The latest index method which became officially included in PostgreSQL is KNN (K Nearest Neighbor)—a clever index, which can return K rows ordered by their distance from the desired search target. One use of KNN is in fuzzy text search, where this can be used for ranking full-text search results by how well they match the search terms. Before KNN, this kind of thing was done by querying all rows which matched even a little, and then sorting all these by the distance function and returning K top rows as the last step.

If done using KNN index, the index access can start returning the rows in the desired order; so a simple LIMIT K function will return you the K top matches.

The KNN index can also be used for real distances, for example answering the request "Give me the 10 nearest pizza places to central station."

As you see, index types are separate from the data types they index. As another example, the same GIN (General Inverted Index) can be used for full-text search (together with stemmers, thesauri, and other text processing stuff) as well as indexing elements of integer arrays.

On caching


Yet another place where server-side programming can be used is for caching values, which are expensive to compute. The basic pattern here is:

  1. Check if the value is cached.

  2. If not or the value is too old, compute and cache it.

  3. Return the cached value.

For example, calculating sales for a company is the perfect item to cache. Perhaps, a large retail company has 1,000 stores with potentially millions of individual sales transactions per day. If the corporate headquarters is looking for sales trends, it is much more efficient if the daily sales numbers were precalculated at the store level instead of summing up millions of daily transactions.

If the value is simple, like looking up a user's information from a single table based on the user ID, you don't need to do anything. The value becomes cached in PostgreSQL's internal page cache, and all lookups to it are so fast that even on a very fast network most of the time spent doing the lookups are in the network, not in the actual lookup.
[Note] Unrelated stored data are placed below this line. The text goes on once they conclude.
<file path="config.mk">
export PLATFORM = sky130hd
export DESIGN_NAME = tdf_training_fifo
export DESIGN_NICKNAME = d
export VERILOG_FILES = /design/src/rtl/tdf_pkg.sv /design/src/rtl/tdf_store_if.sv /design/src/rtl/tdf_sync.sv /design/src/rtl/tdf_store.sv /design/src/rtl/tdf_training_fifo.sv
export SDC_FILE = /design/constraint.sdc
export NUM_CORES = 2
export LEC_CHECK = 0
export BUFFER_PORTS_ARGS = -buffer_cell sky130_fd_sc_hd__buf_2
export CORE_MARGIN = 5
export CORE_UTILIZATION = 70
export CTS_BUF_LIST = sky130_fd_sc_hd__clkbuf_8
export CTS_CLUSTER_DIAMETER = 50
export DETAILED_ROUTE_END_ITERATION = 10
export GPL_ROUTABILITY_DRIVEN = 0
export PLACE_DENSITY_LB_ADDON = 0.2
export SETUP_SLACK_MARGIN = 0.05
export SKIP_CTS_REPAIR_TIMING = 1
export SLEW_MARGIN = 20
export SYNTH_ARGS = -nofsm -noshare
export SYNTH_HDL_FRONTEND = slang
export SYNTH_HIERARCHICAL = 1
export SYNTH_SLANG_ARGS = --single-unit
</file>
<file path="constraint.sdc">
create_clock -name clk -period 14.8 [get_ports clk]
set_input_delay 2.96 -clock clk [delete_from_list [all_inputs] [get_ports clk]]
set_output_delay 2.96 -clock clk [all_outputs]
set_load 0.02 [all_outputs]
</file>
In such a case, getting data from a PostgreSQL database is as fast as getting it from any other in-memory cache (like memcached) but without any extra overhead in managing the cache.
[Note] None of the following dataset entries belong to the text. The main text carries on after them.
$ cat src/crc_pkg.sv
`default_nettype none
package crc_pkg;
    // Register byte offsets on the Avalon-MM slave.
    localparam logic [7:0]  REG_CMD_DATA   = 8'h00;
    localparam logic [7:0]  REG_CMD        = 8'h04;
    localparam logic [7:0]  REG_RESP       = 8'h08;
    localparam logic [7:0]  REG_CTRL       = 8'h0c;
    localparam logic [7:0]  REG_STATUS     = 8'h10;
    localparam logic [7:0]  REG_UINSTR     = 8'h14;
    // Command register fields.
    localparam int          CMD_FC_LSB     = 0;
    localparam int          CMD_PORT_LSB   = 8;
    // Response register flag positions.
    localparam int          RESP_VALID_BIT = 16;
    localparam int          RESP_ACK_BIT   = 17;
    localparam int          RESP_NAK_BIT   = 18;
    // Function codes.
    localparam logic [5:0]  FC_CONTROL     = 6'h01;
    localparam logic [5:0]  FC_ADDRESS     = 6'h09;
    localparam logic [5:0]  FC_RANGE       = 6'h0d;
    localparam logic [5:0]  FC_CFG_OUT     = 6'h11;
    localparam logic [5:0]  FC_ADDR_LO_IN  = 6'h08;
    localparam logic [5:0]  FC_ADDR_HI_IN  = 6'h0a;
    localparam logic [5:0]  FC_RANGE_IN    = 6'h0c;
    localparam logic [5:0]  FC_CFG_IN      = 6'h10;
    localparam logic [5:0]  FC_STATUS_IN   = 6'h18;
    localparam logic [5:0]  FC_ID_IN       = 6'h26;
    // Control word bits (bus bit 0 is the word's most significant bit).
    localparam int          CW_INIT_BIT    = 15;
    localparam int          CW_STOP_BIT    = 14;
    localparam int          CW_TEST_BIT    = 13;
    localparam int          CW_FREEZE_BIT  = 12;
    // Status word bits.
    localparam int          ST_READY_BIT   = 15;
    localparam int          ST_ATTN_BIT    = 14;
    localparam int          ST_SVC_BIT     = 13;
    localparam int          ST_ASCII_BIT   = 7;
    // This channel's adapter port out of the four.
    localparam logic [1:0]  CHAN_PORT      = 2'h0;
    // Identification number; the value is arbitrary.
    localparam logic [15:0] DEVICE_ID      = 16'h5a5a;
    // Microinstruction that leaves test mode; the value is arbitrary.
    localparam logic [15:0] UI_RESET_TEST  = 16'h0f0f;
    // Reset values.
    localparam logic        RST_BINARY     = 1'b0;
    localparam logic [15:0] RST_RANGE      = 16'h0000;
    localparam logic [23:0] RST_ADDR       = 24'h000000;

    // Channel sequencer states.
    typedef enum logic [2:0] {
        CH_IDLE = 3'b001,
        CH_RUN  = 3'b010,
        CH_DMA  = 3'b100
    } crc_ch_t;

    // Reader adapter pins.
    typedef struct packed {
        logic [11:0] col;
        logic        strobe;
        logic        card_end;
        logic        hopper_empty;
        logic        stacker_full;
        logic        reset_ind;
        logic        ready;
    } crc_rdr_t;

    // DMA write request toward memory.
    typedef struct packed {
        logic [23:0] addr;
        logic [15:0] data;
    } crc_dma_t;
endpackage
`default_nettype wire

$ cat src/crc_channel.sv
// Overview of operation
// - Control word with test bit in normal mode enters test mode and halts sequencing.
// - In test mode each command loads the complemented data word as microinstruction.
// - Each test-mode load issues exactly one single-step clock pulse.
// - Test mode ends on the reset-test microinstruction or on master clear.
// - In test mode every function code is treated alike as a load.
// - In test mode input commands get no response.
// - Test mode suspends the whole channel's service.
// - Card data goes by DMA; end of range raises an interrupt.
// - Binary mode puts twelve row bits right-justified, one word per column.
// - Binary mode forces the top four bits to zero.
// - Binary mode accepts every hole pattern without code error.
// - ASCII mode translates each column to one byte, two bytes per word.
// - Untranslatable ASCII columns set status bit 8 code error.
// - Empty hopper or full stacker reported as status with reader reset.
// - At most four reader ports; the channel answers only its own port.
// - Function code 26 returns the sixteen-bit identification number.
// - Control word command is never refused even while busy.
// - ASCII bit 8 lands on bus bit 0 of its byte, bit 1 on bit 7.
//
// The address map and the Avalon-MM slave port were left to the implementer.
`default_nettype none
module crc_channel
    import crc_pkg::*;
(
    input  wire logic        CLK,             // 40 MHz clock.
    input  wire logic        RESET,           // Asynchronous, active high.
    input  wire logic [7:0]  AVS_ADDRESS,     // Byte address.
    input  wire logic        AVS_READ,        // Read request.
    input  wire logic        AVS_WRITE,       // Write request.
    input  wire logic [31:0] AVS_WRITEDATA,   // Write data.
    input  wire logic [3:0]  AVS_BYTEENABLE,  // Byte lanes.
    output logic      [31:0] AVS_READDATA,    // Read data.
    output logic             AVS_WAITREQUEST, // Stall.
    input  wire crc_rdr_t    RDR,             // Reader adapter pins.
    output logic             DMA_VALID,       // DMA word offered.
    input  wire logic        DMA_READY,       // Memory takes the word.
    output crc_dma_t         DMA_OUT,         // DMA address and data.
    output logic             EOR_IRQ,         // End-of-range pulse.
    output logic             TEST_MODE,       // Test mode active.
    output logic             UI_STEP,         // Single-step clock pulse.
    output logic      [15:0] UI_WORD          // Microinstruction register.
);

    typedef struct packed {
        crc_rdr_t    rdr1;
        crc_rdr_t    rdr2;
        logic        strobe3;
        logic        end3;
        logic        ack;
        logic [31:0] rdata;
        logic [23:0] cmd_data;
        logic [18:0] resp;
        logic        test;
        logic        step;
        logic [15:0] uinstr;
        logic        busy;
        logic        binary;
        logic        freeze;
        logic [23:0] addr;
        logic [15:0] range;
        crc_ch_t     ch;
        logic [15:0] word;
        logic        half;
        logic        last;
        logic        ascii_err;
        logic        svc_err;
        logic        irq;
        logic        dma_valid;
    } crc_state_t;

    crc_state_t q;
    crc_state_t d;

    // Card code to ASCII, returning {valid, byte}; rows 12,11,0,1..9 map to bits 11..0.
    function automatic logic [8:0] h2a(input logic [11:0] c);
        logic [2:0] z;
        logic       p8;
        logic [8:0] r;
        logic [3:0] g;
        logic [4:0] n;
        z = c[11:9];
        p8 = c[1];
        r = 9'h000;
        g = 4'h0;
        n = 5'd0;
        for (int i = 0; i < 9; i++)
        begin
            if (i != 7 && c[8-i])
            begin
                g = 4'(i + 1);
                n = n + 5'd1;
            end
        end
        if (n > 5'd1)
            r = 9'h000;
        else if (!p8)
        begin
            unique case (z)
                3'b000: r = (n == 5'd0) ? 9'h120 : {1'b1, 8'h30 + 8'(g)};
                3'b100: r = (n == 5'd0) ? 9'h126 : {1'b1, 8'h40 + 8'(g)};
                3'b010: r = (n == 5'd0) ? 9'h12d : {1'b1, 8'h49 + 8'(g)};
                3'b001: r = (n == 5'd0) ? 9'h130 :
                            (g == 4'h1) ? 9'h12f : {1'b1, 8'h51 + 8'(g)};
                default: r = 9'h000;
            endcase
        end
        else if (n == 5'd0 && z == 3'b000)
            r = 9'h138;
        else if (n == 5'd1 && g >= 4'h2 && g <= 4'h7)
        begin
            unique case (z)
                3'b000: r = {1'b1, 8'(48'h3a2340273d22 >> (8 * (7 - g)))};
                3'b100: r = {1'b1, 8'(48'h5b2e3c282b21 >> (8 * (7 - g)))};
                3'b010: r = {1'b1, 8'(48'h5d242a293b5e >> (8 * (7 - g)))};
                3'b001: r = {1'b1, 8'(48'h5c2c255f3e3f >> (8 * (7 - g)))};
                default: r = 9'h000;
            endcase
        end
        return r;
    endfunction

    logic        acc;
    logic        wr;
    logic        cmd;
    logic [5:0]  fc;
    logic [15:0] cw;
    logic [15:0] stat;
    logic        col_ev;
    logic        end_ev;
    logic [8:0]  xl;
    logic [15:0] used;

    // Bus decode, status word and synchronised reader events.
    always_comb
    begin
        acc = (AVS_READ || AVS_WRITE) && q.ack;
        wr = acc && AVS_WRITE && AVS_BYTEENABLE[0];
        cmd = wr && AVS_ADDRESS == REG_CMD;
        fc = AVS_WRITEDATA[CMD_FC_LSB +: 6];
        cw = q.cmd_data[15:0];
        stat = 16'h0000;
        stat[ST_READY_BIT] = q.rdr2.ready;
        stat[ST_ATTN_BIT] = q.rdr2.hopper_empty || q.rdr2.stacker_full || q.rdr2.reset_ind;
        stat[ST_SVC_BIT] = q.svc_err;
        stat[ST_ASCII_BIT] = q.ascii_err;
        col_ev = q.rdr2.strobe && !q.strobe3 && !q.test;
        end_ev = q.rdr2.card_end && !q.end3 && !q.test;
        xl = h2a(q.rdr2.col);
        used = q.binary ? 16'h0002 : 16'h0001;
    end

    // Next-state logic for the whole channel.
    always_comb
    begin
        d = q;
        d.rdr1 = RDR;
        d.rdr2 = q.rdr1;
        d.strobe3 = q.rdr2.strobe;
        d.end3 = q.rdr2.card_end;
        d.ack = (AVS_READ || AVS_WRITE) && !q.ack;
        d.step = 1'b0;
        d.irq = 1'b0;
        // Read data is captured in the stall cycle and shown on the completing edge.
        unique case (AVS_ADDRESS)
            REG_CMD_DATA: d.rdata = {8'h00, q.cmd_data};
            REG_RESP:     d.rdata = {13'h0000, q.resp};
            REG_STATUS:   d.rdata = {13'h0000, q.binary, q.busy, q.test, stat};
            REG_UINSTR:   d.rdata = {16'h0000, q.uinstr};
            default:      d.rdata = 32'h00000000;
        endcase
        // Command data word accepts byte lanes individually.
        if (acc && AVS_WRITE && AVS_ADDRESS == REG_CMD_DATA)
        begin
            for (int b = 0; b < 3; b++)
            begin
                if (AVS_BYTEENABLE[b])
                    d.cmd_data[8*b +: 8] = AVS_WRITEDATA[8*b +: 8];
            end
        end
        // Single-step: the loaded microinstruction runs on the step pulse.
        if (q.step && q.uinstr == UI_RESET_TEST)
            d.test = 1'b0;
        // Command processing for this port only.
        if (cmd && AVS_WRITEDATA[CMD_PORT_LSB +: 2] == CHAN_PORT)
        begin
            d.resp = 19'h00000;
            if (q.test)
            begin
                d.uinstr = ~cw;
                d.step = 1'b1;
                if (fc[0])
                    d.resp[RESP_ACK_BIT] = 1'b1;
            end
            else if (fc == FC_CONTROL)
            begin
                d.resp[RESP_ACK_BIT] = 1'b1;
                d.freeze = cw[CW_FREEZE_BIT];
                if (cw[CW_INIT_BIT])
                begin
                    d.busy = 1'b0;
                    d.binary = RST_BINARY;
                    d.ch = CH_IDLE;
                    d.dma_valid = 1'b0;
                end
                if (cw[CW_STOP_BIT] && q.busy)
                begin
                    d.busy = 1'b0;
                    d.irq = 1'b1;
                    d.ch = CH_IDLE;
                    d.dma_valid = 1'b0;
                end
                if (cw[CW_TEST_BIT])
                begin
                    d.test = 1'b1;
                    d.dma_valid = 1'b0;
                end
            end
            else if (q.busy)
                d.resp[RESP_NAK_BIT] = 1'b1;
            else
            begin
                d.resp[RESP_ACK_BIT] = 1'b1;
                d.resp[RESP_VALID_BIT] = !fc[0];
                unique case (fc)
                    FC_ADDRESS:    d.addr = q.cmd_data;
                    FC_RANGE:
                    begin
                        d.range = cw;
                        d.busy = 1'b1;
                        d.ch = CH_RUN;
                        d.half = 1'b0;
                        d.last = 1'b0;
                        d.ascii_err = 1'b0;
                        d.svc_err = 1'b0;
                    end
                    FC_CFG_OUT:    d.binary = cw[0];
                    FC_ADDR_LO_IN: d.resp[15:0] = q.addr[15:0];
                    FC_ADDR_HI_IN: d.resp[15:0] = {8'h00, q.addr[23:16]};
                    FC_RANGE_IN:   d.resp[15:0] = q.range;
                    FC_CFG_IN:     d.resp[15:0] = {15'h0000, q.binary};
                    FC_STATUS_IN:  d.resp[15:0] = stat;
                    FC_ID_IN:      d.resp[15:0] = DEVICE_ID;
                    default:       d.resp = 19'h00000;
                endcase
            end
        end
        // Channel sequencer, frozen while test mode holds the controller.
        if (!q.test)
        begin
            unique case (q.ch)
                CH_IDLE:
                begin
                    d.half = 1'b0;
                end
                CH_RUN:
                begin
                    if (col_ev)
                    begin
                        d.range = (q.range > used) ? q.range - used : 16'h0000;
                        d.last = q.range <= used || end_ev;
                        if (q.binary)
                        begin
                            d.word = {4'h0, q.rdr2.col};
                            d.ch = CH_DMA;
                            d.dma_valid = 1'b1;
                        end
                        else
                        begin
                            if (!xl[8])
                                d.ascii_err = 1'b1;
                            if (!q.half)
                                d.word = {xl[7:0], 8'h00};
                            else
                                d.word = {q.word[15:8], xl[7:0]};
                            d.half = !q.half;
                            if (q.half || q.range <= used || end_ev)
                            begin
                                d.ch = CH_DMA;
                                d.dma_valid = 1'b1;
                            end
                        end
                    end
                    else if (end_ev)
                    begin
                        d.last = 1'b1;
                        d.ch = q.half ? CH_DMA : CH_IDLE;
                        d.dma_valid = q.half;
                        d.busy = q.half;
                        d.irq = !q.half;
                    end
                end
                CH_DMA:
                begin
                    if (col_ev)
                        d.svc_err = 1'b1;
                    if (DMA_READY)
                    begin
                        d.dma_valid = 1'b0;
                        d.half = 1'b0;
                        if (!q.freeze)
                            d.addr = q.addr + 24'h000002;
                        d.ch = q.last ? CH_IDLE : CH_RUN;
                        d.busy = !q.last;
                        d.irq = q.last;
                    end
                end
                default: d.ch = CH_IDLE;
            endcase
        end
        // Master clear from software ends test mode and idles the channel.
        if (wr && AVS_ADDRESS == REG_CTRL && AVS_WRITEDATA[0])
        begin
            d.test = 1'b0;
            d.step = 1'b0;
            d.busy = 1'b0;
            d.ch = CH_IDLE;
            d.dma_valid = 1'b0;
        end
    end

    // State register.
    always_ff @(posedge CLK or posedge RESET)
    begin
        if (RESET)
        begin
            q <= '0;
            q.binary <= RST_BINARY;
            q.addr <= RST_ADDR;
            q.range <= RST_RANGE;
            q.ch <= CH_IDLE;
        end
        else
            q <= d;
    end

    // Port drive.
    assign AVS_WAITREQUEST = (AVS_READ || AVS_WRITE) && !q.ack;
    assign AVS_READDATA = q.rdata;
    assign DMA_VALID = q.dma_valid;
    assign DMA_OUT.addr = q.addr;
    assign DMA_OUT.data = q.word;
    assign EOR_IRQ = q.irq;
    assign TEST_MODE = q.test;
    assign UI_STEP = q.step;
    assign UI_WORD = q.uinstr;

    // Test-mode entry on a control word with the test bit.
    property p_test_entry;
        @(posedge CLK) disable iff (RESET)
        (cmd && !q.test && fc == FC_CONTROL && cw[CW_TEST_BIT] &&
         AVS_WRITEDATA[CMD_PORT_LSB +: 2] == CHAN_PORT && !AVS_WRITEDATA[0] == 1'b0)
        |=> TEST_MODE;
    endproperty
    a_test_entry: assert property (p_test_entry) else $error("test mode not entered");

    // Load holds the complement of the data word.
    property p_load;
        @(posedge CLK) disable iff (RESET)
        (cmd && q.test && AVS_WRITEDATA[CMD_PORT_LSB +: 2] == CHAN_PORT) |=> UI_WORD == ~$past(cw);
    endproperty
    a_load: assert property (p_load) else $error("microinstruction not complemented");

    // Exactly one step pulse per load.
    property p_one_step;
        @(posedge CLK) disable iff (RESET)
        UI_STEP |=> !UI_STEP;
    endproperty
    a_one_step: assert property (p_one_step) else $error("step pulse too long");

    // Reset-test microinstruction leaves test mode.
    property p_leave;
        @(posedge CLK) disable iff (RESET)
        (UI_STEP && UI_WORD == UI_RESET_TEST && !cmd) |=> !TEST_MODE;
    endproperty
    a_leave: assert property (p_leave) else $error("test mode not left");

    // Inputs in test mode leave no response.
    property p_no_resp;
        @(posedge CLK) disable iff (RESET)
        (cmd && q.test && !fc[0] && AVS_WRITEDATA[CMD_PORT_LSB +: 2] == CHAN_PORT)
        |=> q.resp == 19'h00000;
    endproperty
    a_no_resp: assert property (p_no_resp) else $error("response in test mode");

    // No DMA and no step of the sequencer while in test mode.
    property p_suspend;
        @(posedge CLK) disable iff (RESET)
        (TEST_MODE && !$rose(TEST_MODE)) |-> !DMA_VALID && $stable(q.ch);
    endproperty
    a_suspend: assert property (p_suspend) else $error("channel ran in test mode");

    // A DMA word stands until memory takes it.
    property p_dma_hold;
        @(posedge CLK) disable iff (RESET)
        (DMA_VALID && !DMA_READY && !cmd && !wr) |=> DMA_VALID && $stable(DMA_OUT);
    endproperty
    a_dma_hold: assert property (p_dma_hold) else $error("DMA word dropped");

    // Binary words carry zero in the four top bits.
    property p_binary_top;
        @(posedge CLK) disable iff (RESET)
        (DMA_VALID && q.binary) |-> DMA_OUT.data[15:12] == 4'h0;
    endproperty
    a_binary_top: assert property (p_binary_top) else $error("binary top bits set");

    // Binary columns never raise a code error.
    property p_binary_ok;
        @(posedge CLK) disable iff (RESET)
        (q.binary && !q.ascii_err && !cmd) |=> !q.ascii_err;
    endproperty
    a_binary_ok: assert property (p_binary_ok) else $error("code error in binary");

    // A control word is never refused.
    property p_ctl_ack;
        @(posedge CLK) disable iff (RESET)
        (cmd && !q.test && fc == FC_CONTROL && AVS_WRITEDATA[CMD_PORT_LSB +: 2] == CHAN_PORT)
        |=> q.resp[RESP_ACK_BIT] && !q.resp[RESP_NAK_BIT];
    endproperty
    a_ctl_ack: assert property (p_ctl_ack) else $error("control word refused");

endmodule
`default_nettype wire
Another use-case of caching is implementing materialized views. These are views which are precomputed only when needed, not each time one selects from that view. Some SQL databases have materialized views as a separate database object, but in PostgreSQL you have to do it all yourself, using other database features for automating the whole process.

Wrap up – why program in the server?


The main advantages of doing most data manipulation code server-side are the following.

Performance

Doing the computation near data is almost always a performance win, as the latencies for getting the data are minimal. In a typical data-intensive computation, most of the time tends to be spent in getting the data. Therefore, making data access inside the computation faster is the best way to make the whole thing fast. On my laptop it takes 2.2 ms to query one random row from a 1,00,000 row database into the client, but it takes only 0.12 ms to get the data inside the database. This is 20 times faster and this is inside the same machine over Unix sockets. The difference can be bigger if there is a network connection between client and server.

A small real-word story:

A friend of mine was called to help a large company (I'm sure you all know it, though I can't tell you which one) to try to make its e-mail sending application faster. They had implemented their e-mail generation system with all the latest Java EE technologies, first getting the data from the database, passing the data around between services, and serializing and de-serializing it several times before finally doing XSLT transform on the data to produce the e-mail text. The end result being that it produced only a few hundred e-mails per second and they were falling behind with their responses.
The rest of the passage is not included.